De artsen zochten naar variaties in de DNA-code van deze patiënten die niet werden aangetroffen bij een controlegroep van gezonde mensen. De analyse bracht twee plekken, zogeheten loci, aan het licht waar het DNA afweek.
Op de ene locus bevindt zich een gen dat de productie aanstuurt van een eiwit dat de bloedgroep bepaalt. Daarnaast konden de onderzoekers zien dat bloedgroep A het risico om uiteindelijk beademing nodig te hebben met 50 procent verhoogt. Tot die conclusie kwamen Chinese onderzoekers eerder ook al.

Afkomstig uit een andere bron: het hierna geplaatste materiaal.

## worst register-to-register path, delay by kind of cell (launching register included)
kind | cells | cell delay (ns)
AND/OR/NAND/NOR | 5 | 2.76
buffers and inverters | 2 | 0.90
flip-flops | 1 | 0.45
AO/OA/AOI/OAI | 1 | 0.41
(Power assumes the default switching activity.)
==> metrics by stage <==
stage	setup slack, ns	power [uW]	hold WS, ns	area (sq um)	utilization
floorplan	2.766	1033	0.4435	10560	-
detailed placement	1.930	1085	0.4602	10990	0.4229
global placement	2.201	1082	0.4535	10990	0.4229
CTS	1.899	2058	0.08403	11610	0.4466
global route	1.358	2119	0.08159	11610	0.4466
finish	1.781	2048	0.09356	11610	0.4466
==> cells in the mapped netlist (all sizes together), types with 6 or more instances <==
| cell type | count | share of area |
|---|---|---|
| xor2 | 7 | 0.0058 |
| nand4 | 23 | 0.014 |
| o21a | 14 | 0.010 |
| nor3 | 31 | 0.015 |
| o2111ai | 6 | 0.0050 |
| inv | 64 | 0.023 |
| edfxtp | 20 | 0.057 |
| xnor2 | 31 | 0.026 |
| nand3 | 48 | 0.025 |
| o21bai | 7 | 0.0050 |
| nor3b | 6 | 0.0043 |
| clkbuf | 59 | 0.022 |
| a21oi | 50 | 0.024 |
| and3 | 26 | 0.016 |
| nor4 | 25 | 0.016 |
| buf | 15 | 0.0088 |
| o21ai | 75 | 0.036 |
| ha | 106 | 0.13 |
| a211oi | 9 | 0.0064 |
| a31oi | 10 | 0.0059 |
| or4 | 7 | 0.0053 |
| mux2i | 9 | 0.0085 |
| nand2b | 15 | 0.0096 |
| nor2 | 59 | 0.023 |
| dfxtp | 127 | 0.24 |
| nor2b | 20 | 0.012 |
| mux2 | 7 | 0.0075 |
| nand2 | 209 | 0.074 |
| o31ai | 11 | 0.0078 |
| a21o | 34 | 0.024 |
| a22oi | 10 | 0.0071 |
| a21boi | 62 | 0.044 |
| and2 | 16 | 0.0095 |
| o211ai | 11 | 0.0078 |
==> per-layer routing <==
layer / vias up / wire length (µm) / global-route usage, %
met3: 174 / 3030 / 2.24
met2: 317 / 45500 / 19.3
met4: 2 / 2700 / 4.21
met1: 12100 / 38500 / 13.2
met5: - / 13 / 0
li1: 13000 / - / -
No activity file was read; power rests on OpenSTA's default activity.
--- config.mk ---
export PLATFORM = sky130hd
export DESIGN_NAME = cpvg_place
export DESIGN_NICKNAME = d
export VERILOG_FILES = /design/src/design/cpvg_pkg.sv /design/src/design/cpvg_place.sv
export SDC_FILE = /design/constraint.sdc
export NUM_CORES = 1
export LEC_CHECK = 0
export BUFFER_PORTS_ARGS = -buffer_cell sky130_fd_sc_hd__buf_2
export CORE_UTILIZATION = 66
export DETAILED_ROUTE_END_ITERATION = 12
export PLACE_DENSITY = 0.88
export SLEW_MARGIN = 20
export SYNTH_ARGS = -nofsm -noshare
export SYNTH_HDL_FRONTEND = slang
export SYNTH_SLANG_ARGS = --single-unit
--- constraint.sdc ---
create_clock -name clk -period 8.9 [get_ports clk]
set_clock_uncertainty 0.1 [all_clocks]
set_input_delay 1.335 -clock clk [delete_from_list [all_inputs] [get_ports clk]]
set_output_delay 1.335 -clock clk [all_outputs]
set_load 0.02 [all_outputs]
--- src/design/cpvg_pkg.sv ---
`timescale 1ns / 1ps
// ----------------------------------------------------------------------------
// cpvg_pkg: shared types and constants
// Holds register indexes, CORDIC constants and the arctangent table.
// ----------------------------------------------------------------------------
package cpvg_pkg;

    localparam int FRAC_BITS    = 4;
    localparam int COORD_W      = 13 + FRAC_BITS;  // Q13.FRAC_BITS coordinates
    localparam int PHASE_BITS   = 24;
    localparam int CORDIC_STEPS = 20;
    localparam int UNIT_SHIFT   = 30;
    localparam int CW           = 34;  // CORDIC datapath width, Q2.30 plus guard
    localparam int ZW           = 25;  // angle residue width, signed
    localparam logic signed [CW-1:0] CORDIC_START = 34'sd652032874;
    localparam int CFG_IDX_W    = 2;

    typedef enum logic [CFG_IDX_W-1:0] {
        REG_SIDE_COUNT    = 2'd0,
        REG_CIRCLE_RADIUS = 2'd1,
        REG_OUTLINE_WIDTH = 2'd2,
        REG_UNUSED        = 2'd3
    } cfg_reg_t;

    function automatic logic signed [ZW-1:0] turn_atan(input int k);
        logic signed [ZW-1:0] v;
        case (k)
            0:       v = 25'sd2097152;
            1:       v = 25'sd1238021;
            2:       v = 25'sd654136;
            3:       v = 25'sd332050;
            4:       v = 25'sd166669;
            5:       v = 25'sd83416;
            6:       v = 25'sd41718;
            7:       v = 25'sd20860;
            8:       v = 25'sd10430;
            9:       v = 25'sd5215;
            10:      v = 25'sd2608;
            11:      v = 25'sd1304;
            12:      v = 25'sd652;
            13:      v = 25'sd326;
            14:      v = 25'sd163;
            15:      v = 25'sd81;
            16:      v = 25'sd41;
            17:      v = 25'sd20;
            18:      v = 25'sd10;
            19:      v = 25'sd5;
            default: v = '0;
        endcase
        return v;
    endfunction

endpackage

--- src/design/cpvg_place.sv ---
`timescale 1ns / 1ps
// ----------------------------------------------------------------------------
// cpvg_place: coordinate scaling
// Multiplies radius by the unit vector, rounds, offsets and saturates.
// ----------------------------------------------------------------------------
module cpvg_place #(
    parameter int COORD_W = 17
) (
    input  logic                          clk,
    input  logic                          advance,
    input  logic [15:0]                   radius,
    input  logic [15:0]                   offset,
    input  logic signed [cpvg_pkg::CW-1:0] unit,
    output logic [COORD_W-1:0]            coord
);
    import cpvg_pkg::*;

    localparam int PW = CW + 17;

    // split 16 x 34 into two halves of the unit to keep multipliers narrow
    logic signed [16+17:0]  lo_reg;
    logic signed [16+17:0]  hi_reg;
    logic [15:0]            off1_reg;
    logic signed [PW+1:0]   sum_reg;
    logic [15:0]            off2_reg;
    logic [COORD_W-1:0]     coord_reg;

    always_ff @(posedge clk)
    begin
        if (advance)
        begin
            lo_reg   <= $signed({1'b0, radius}) * $signed({1'b0, unit[16:0]});
            hi_reg   <= $signed({1'b0, radius}) * $signed(unit[CW-1:17]);
            off1_reg <= offset;
            sum_reg  <= ((PW+2)'(hi_reg) <<< 17) + (PW+2)'(lo_reg)
                        + (PW+2)'(1 << (UNIT_SHIFT - 1));
            off2_reg <= off1_reg;
        end
    end

    // keep the whole sum signed so the shift rounds toward minus infinity
    logic signed [PW+1:0] v;
    always_comb
    begin
        v = (sum_reg >>> UNIT_SHIFT) + $signed((PW+2)'(off2_reg));
    end

    always_ff @(posedge clk)
    begin
        if (advance)
        begin
            if (v < 0)
                coord_reg <= '0;
            else if (v > (PW+2)'((1 << COORD_W) - 1))
                coord_reg <= '1;
            else
                coord_reg <= COORD_W'(v);
        end
    end

    assign coord = coord_reg;
endmodule

==> results of run 1 <==
-- per-stage QoR --
step / utilization / area [um2] / setup WS [ns] / std cells
finish: 0.708 / 24500 / 0.943 / 2871
global route: 0.708 / 24500 / 0.774 / 2869
CTS: 0.708 / 24500 / 1.17 / 2868
detailed placement: 0.691 / 23900 / 0.769 / 2836
global placement: 0.691 / 23900 / 1.02 / 2836
floorplan: - / 23200 / 1.75 / 2377
-- cells by family after synthesis --
kind of cell	after synthesis	synth area share
DFF	122	0.158
and+or+nand+nor	712	0.155
buffers and inverters	572	0.0934
AOI/OAI and AO/OA	195	0.0551
adders and majority gates	693	0.508
xor gates and xnor gates	83	0.0313
-- cells in the mapped netlist, types with 6 or more instances --
cell type / instances / share of area
nor2_1: 33 / 0.0053
a211oi_1: 12 / 0.0039
nand2_1: 299 / 0.048
o21bai_1: 9 / 0.0029
o21ai_0: 30 / 0.0065
a21o_1: 23 / 0.0074
a31oi_1: 6 / 0.0016
fa_1: 417 / 0.36
and3_1: 12 / 0.0032
xnor2_1: 56 / 0.021
nor3_1: 12 / 0.0026
nand2b_1: 18 / 0.0048
nand3_1: 23 / 0.0050
inv_1: 485 / 0.078
a21oi_1: 65 / 0.014
nor2b_1: 13 / 0.0035
and2_1: 273 / 0.073
o211ai_1: 6 / 0.0019
edfxtp_1: 122 / 0.16
xor2_1: 27 / 0.010
nand4_1: 12 / 0.0032
ha_1: 276 / 0.15
clkbuf_1: 84 / 0.014
-- critical path, cell delays in order --
cell and delay [ns]:
buf_2 0.63, nand2_1 0.21, fa_1 0.58, inv_1 0.05, fa_1 0.41, fa_1 0.59
fa_1 0.46, fa_1 0.57, inv_1 0.07, fa_1 0.53, inv_1 0.04, ha_1 0.35
a21o_1 0.20, a21oi_1 0.26, nor3_1 0.10, a211oi_1 0.19, a21boi_0 0.59, o21ai_0 0.26
a2111oi_0 0.43, nor3b_1 0.11
-- routing by layer --
| metal | up-vias | part of all wire | track usage |
|---|---|---|---|
| li1 | 7419 | - | - |
| met1 | 8517 | 0.37 | 0.399 |
| met2 | 958 | 0.50 | 0.549 |
| met3 | 183 | 0.087 | 0.0564 |
| met4 | 2 | 0.039 | 0.135 |
| met5 | - | 0.00020 | 0 |
-- final cells by class --
| type | count | share of cell area |
|---|---|---|
| timing repair buffer | 91 | 0.0194 |
| clock buffer | 17 | 0.0173 |
| tap | 455 | 0.0232 |
| clock inverter | 15 | 0.00668 |
| sequential | 122 | 0.149 |
| multi-input combinational | 1683 | 0.710 |
| inverter | 485 | 0.0742 |
| antenna | 3 | 0.000306 |
-- how the worst max path moves through the flow --
stage	from	end	slack [ns]
2_1_floorplan	radius[10]	hi_reg[33]	1.75
3_3_place_gp	radius[3]	hi_reg[33]	1.02
3_5_place_dp	radius[3]	hi_reg[33]	0.77
4_1_cts	radius[3]	hi_reg[33]	1.17
5_1_grt	radius[3]	hi_reg[33]	0.77
6_report	radius[3]	hi_reg[33]	0.94
==> out/qor.csv, run 1 <==
stage,metric,value,unit
worst_setup_path,r2r-start,sum_reg[39],
worst_setup_path,cp.required,8.97,ns
die,die_area,0.0360,mm2
logic_synthesis,synth_cell_types,61,
finish,multiInputGateArea,0.0174,mm2
placement,dp_hpwl,42400,um
route,drcViolationCount,0,
worst_setup_path,cp-start-kind,input port,
logic_synthesis,syn_area_per_cell,9.78,um2
logic_synthesis,ys_seq_area_frac,0.158,
placement,gp_congestion,0.919,
die,rows,68,
finish,layout_commonest_cell,inv_1,
worst_setup_path,rrSetupSlack,5.12,ns
finish,fillers,2307,
timing,worst_pin_slew,0.909,ns
route,num_vias,17100,
global_routing,grt_max_degree,63,
timing,setup_viol,0,
finish,nets,3161,
die,io_pins,85,
cts,clkSinkCount,122,
finish,drive_gt1_frac,0.0539,
timing,finalCritPeriodShare,0.894,
global_routing,grt_pass1_vias,18400,
cts,cts_tree,built,
cts,clk_latency,0.43,ns
die,start_util,0.671,
die,core-area,0.0346,mm2
worst_setup_path,r2r_cells,9,
cts,cts_buffer_depth,2,
cts,clk_pin_slew,0.06,ns
cts,cts_resized,0,
cts,hold_buffers,0,
finish,regArea,0.00366,mm2
timing,hold_ws,0.319,ns
route,avgViaCountPerCell,5.95,
cts,h-tree-depth,4,
logic_synthesis,ys.warnings.count,0,
worst_hold_path,hold_depth,0,
worst_hold_path,worst_hold_path_type,reg -> reg,
logic_synthesis,synth-seq-cells,122,
worst_setup_path,r2r-end,coord[10],
die,die_w,190,um
timing,slew_viol_final,0,
cts,post-cts-setup-buffer-count,0,
global_routing,antenna_found_initial,5,
global_routing,track_usage,0.320,
route,drtPass1Iterations,5,
timing,period_needed,7.96,ns
global_routing,grt_pass1_wl,89900,um
run,maxCapViolCount,0,
logic_synthesis,synth_nets,3138,
timing,tns,0,ns
finish,largest_register_ffs,34,
timing,slew_headroom,0.386,
route,dr.first_iter.drc_count,1271,
worst_setup_path,end_kind,register,
logic_synthesis,synth_cells,2377,
global_routing,grt_overflow_total,0,
worst_setup_path,crit_fanout,34,
logic_synthesis,synthFlopType,edfxtp_1,
timing,hold_viol,0,
timing,fmax,126,MHz
route,wl,54400,um
cts,cts_made_buffers,17,
die,die_h,190,um
logic_synthesis,syn_area,0.0232,mm2
finish,area_delta_synth_final,5.56,%
worst_setup_path,worstSetupPathType,in -> reg,
timing,rsz0062_at_grt,no,
status,status,"complete, no violations",
placement,portBuffers,84,
logic_synthesis,synth-edff-count,122,
logic_synthesis,synth-async-reset-ratio,0,
worst_hold_path,hp-start,off1_reg[0],
worst_hold_path,holdPathEnd,off2_reg[0],
cts,cts-root-buf,clkbuf_16,
worst_setup_path,worstPathArrival,8.02,ns
route,wl_per_cell,19.0,um
finish,mostFrequentLayoutCells,"inv_1 (485), fa_1 (417), nand2_1 (299)",
route,antenna_left,0,
Power of run 1 is not shown: default switching activity piles up to over one toggle a cycle in this logic, so the estimate is an artifact.
==> run 2: changes to the inputs <==
ABC_AREA = 1   (was unset)
PLACE_DENSITY = 0.83   (was 0.88)
SKIP_LAST_GASP = 1   (was unset)
==> out/qor.csv, run 2 <==
stage,metric,value,unit,change
route,num_vias,20700,,+21%
cts,clkSinkCount,122,,unchanged
global_routing,grt_pass1_wl,106000,um,+18%
logic_synthesis,synthTopCellsByCount,"inv_1 (898), nand2_1 (842), fa_1 (417), ha_1 (276), nor2_1 (131)",,
logic_synthesis,synth_most_common_cell,inv_1,,
worst_setup_path,cp-start-kind,input port,,
die,rows,71,,+4.4%
timing,period_needed,7.07,ns,-0.887 ns
cts,clk_latency,0.43,ns,about the same
global_routing,grt_max_degree,69,,+9.5%
route,drtPass1Iterations,5,,unchanged
route,wl,63000,um,+16%
finish,drive_gt1_frac,0.0495,,-0.00439
finish,final_util,0.705,,-0.00383
placement,portBuffers,84,,unchanged
timing,rsz0062_at_grt,no,,
timing,timing.final.ws_setup,1.83,ns,+0.887 ns
timing,slew_viol_final,0,,unchanged
worst_hold_path,hp-start,off1_reg[5],,
worst_setup_path,rrSetupSlack,5.87,ns,+0.75 ns
global_routing,grt_overflow_total,0,,unchanged
cts,cts_buffer_depth,2,,unchanged
finish,regArea,0.00366,mm2,unchanged
worst_hold_path,hold_depth,0,,unchanged
logic_synthesis,synth_nets,4010,,+28%
status,status,"complete, no violations",,
cts,cts_resized,0,,unchanged
worst_setup_path,end_kind,register,,
route,drcViolationCount,0,,unchanged
worst_setup_path,r2r_cells,10,,+1
cts,cts-root-buf,clkbuf_16,,
cts,clk_pin_slew,0.06,ns,about the same
finish,layout_commonest_cell,inv_1,,
global_routing,track_usage,0.342,,+0.0226
timing,fmax,141,MHz,+13%
route,antenna_left,0,,unchanged
cts,cts_tree,built,,
worst_setup_path,worstSetupPathType,in -> reg,,
run,maxCapViolCount,0,,unchanged
route,dr.first_iter.drc_count,1664,,+31%
logic_synthesis,syn_area,0.0256,mm2,+10%
logic_synthesis,synthFlopType,edfxtp_1,,
worst_hold_path,worst_hold_path_type,reg -> reg,,
timing,finalCritPeriodShare,0.794,,-0.0996
timing,hold_viol,0,,unchanged
worst_setup_path,crit_fanout,34,,unchanged
die,die_h,199,um,+4.9%
die,die_w,199,um,+4.9%
route,wl_per_cell,16.8,um,-11%
worst_setup_path,r2r-start,lo_reg[25],,
logic_synthesis,synth_top_area_frac,0.326,,-0.0333
finish,largest_register_ffs,34,,unchanged
die,start_util,0.675,,+0.00420
cts,cts_made_buffers,17,,unchanged
worst_hold_path,holdPathEnd,off2_reg[5],,
logic_synthesis,synth_cells,3249,,+37%
logic_synthesis,ys.warnings.count,0,,unchanged
placement,dp_slack,1.54,ns,+0.769 ns
worst_setup_path,cp.required,8.97,ns,about the same
cts,hold_buffers,0,,unchanged
die,io_pins,85,,unchanged
cts,post-cts-setup-buffer-count,0,,unchanged
finish,fin_area,0.0267,mm2,+9.0%
global_routing,grt_pass1_vias,22000,,+19%
logic_synthesis,synth-async-reset-ratio,0,,unchanged
route,avgViaCountPerCell,5.52,,-7.3%
finish,fillers,3046,,+32%
cts,h-tree-depth,4,,unchanged
finish,mostFrequentLayoutCells,"inv_1 (898), nand2_1 (842), fa_1 (417)",,
timing,setup_viol,0,,unchanged
timing,tns,0,ns,unchanged
worst_setup_path,worstPathArrival,7.14,ns,-0.88 ns
logic_synthesis,syn_area_per_cell,7.88,um2,-19%
finish,multiInputGateArea,0.0181,mm2,+3.7%
finish,area_delta_synth_final,4.33,%,
placement,placed_area,0.0262,mm2,+9.4%
placement,dp_hpwl,50600,um,+19%
logic_synthesis,synth_top_area_cell,fa_1,,
logic_synthesis,synth-seq-cells,122,,unchanged
timing,slew_headroom,0.367,,-0.0194
global_routing,antenna_found_initial,0,,-5
die,core-area,0.0379,mm2,+9.5%
logic_synthesis,ys_seq_area_frac,0.143,,-0.0146
finish,nets,3982,,+26%
logic_synthesis,synthTopCellsByArea,"fa_1 (33%), edfxtp_1 (14%), ha_1 (13%), inv_1 (13%), nand2_1 (12%)",,
logic_synthesis,synth-edff-count,122,,unchanged
logic_synthesis,synth_cell_types,42,,-31%
timing,worst_pin_slew,0.950,ns,+0.0406 ns
die,die_area,0.0396,mm2,+10%
placement,gp_congestion,0.968,,+5.4%
worst_setup_path,r2r-end,sum_reg[47],,
[run 2: changes by cell type after synthesis, sizes merged, moves of 32 or more]
| cell | previous run | this run |
|---|---|---|
| inv | 485 | 900 |
| nand3 | 23 | 76 |
| and2 | 273 | 1 |
| nor2 | 33 | 139 |
| xnor2 | 56 | 24 |
| clkbuf | 84 | 129 |
| nand2 | 299 | 852 |
| a21oi | 66 | 112 |
[run 2: worst max-delay path, stage by stage]
cell	delay (ns)
buf_2	0.71
nand2_1	0.18
fa_1	0.58
inv_1	0.06
fa_1	0.42
fa_1	0.57
fa_1	0.45
fa_1	0.55
inv_1	0.06
fa_1	0.53
inv_1	0.04
ha_1	0.34
nand2_1	0.13
nor2_1	0.19
nand4_1	0.10
o21ai_0	0.49
nand2_1	0.09
nand2_1	0.12
nand2_1	0.07
nand2_1	0.07
xor2_1	0.06
[run 2: routing by layer]
| layer | vias up | global-route usage | routed length [um] |
|---|---|---|---|
| met1 | 9982 | 0.459 | 26000 |
| met4 | 0 | 0.105 | 1730 |
| met2 | 1018 | 0.564 | 29200 |
| met3 | 163 | 0.0651 | 6160 |
| met5 | - | 0 | 0 |
| li1 | 9493 | - | - |
[run 2: final cells by class]
| type | instances | area share |
|---|---|---|
| antenna | 1 | 0.0000936 |
| clock buffer | 17 | 0.0159 |
| clock inverter | 14 | 0.00463 |
| inverter | 902 | 0.127 |
| multi-input combinational | 2093 | 0.676 |
| sequential | 122 | 0.137 |
| tap | 511 | 0.0239 |
| timing repair buffer | 85 | 0.0161 |
[run 2: cells by family (layout without fill, tap and decap cells)]
group | after synthesis | count (layout) | share of synthesized area
buffers and inverters | 1034 | 1018 | 0.152
AND/OR/NAND/NOR | 1133 | 1133 | 0.180
other | 0 | 1 | 0
adder cells (fa/ha/maj) | 693 | 693 | 0.461
flip-flops | 122 | 122 | 0.143
XOR/XNOR | 61 | 61 | 0.0209
AO/OA/AOI/OAI | 206 | 206 | 0.0437
[run 2: how the worst max path moves through the flow]
stage                   start  slack, ns    endpoint
floorplan            unit[27]       2.12  hi_reg[25]
global placement    radius[5]       1.66  hi_reg[25]
detailed placement  radius[5]       1.54  hi_reg[25]
CTS                 radius[5]       1.94  hi_reg[25]
global route        radius[3]       1.51  hi_reg[25]
finish              radius[3]       1.83  hi_reg[25]
[run 2: metrics by stage]
step / hold WS [ns] / std cells
floorplan: 0.300 / 3249
global placement: 0.301 / 3713
detailed placement: 0.305 / 3713
CTS: 0.319 / 3744
global route: 0.325 / 3744
finish: 0.319 / 3745
Power of run 2 is left out for the same reason.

Het onderzoek geeft geen verklaring voor het verband tussen de bloedgroep en de ernst van de ziekte, maar volgens de onderzoekers kan het effect worden veroorzaakt door een gen dat dicht tegen het bloedgroepgen aan ligt en de immuunrespons aanstuurt.
DNA-test moet COVID-19-behandeling bepalen
De andere plek die afweek, houdt verband met zes genen die in theorie kunnen bijdragen aan een verergering van de ziekte. Zo vormt een van de genen een molecuul dat het afweersysteem waarschuwt. Een ander gen codeert voor een eiwit dat interageert met de receptor die coronavirusdeeltjes gebruiken om cellen binnen te dringen.
De samenwerkende onderzoekers hopen dat hun inspanningen op termijn duidelijk kunnen maken op welke genen een toekomstige behandeling zich moet richten.
Daarnaast moet de kennis van de genen van COVID-19-patiënten de weg banen voor DNA-tests die in een vroege fase kunnen bepalen wie de meest uitgebreide behandeling nodig zullen hebben.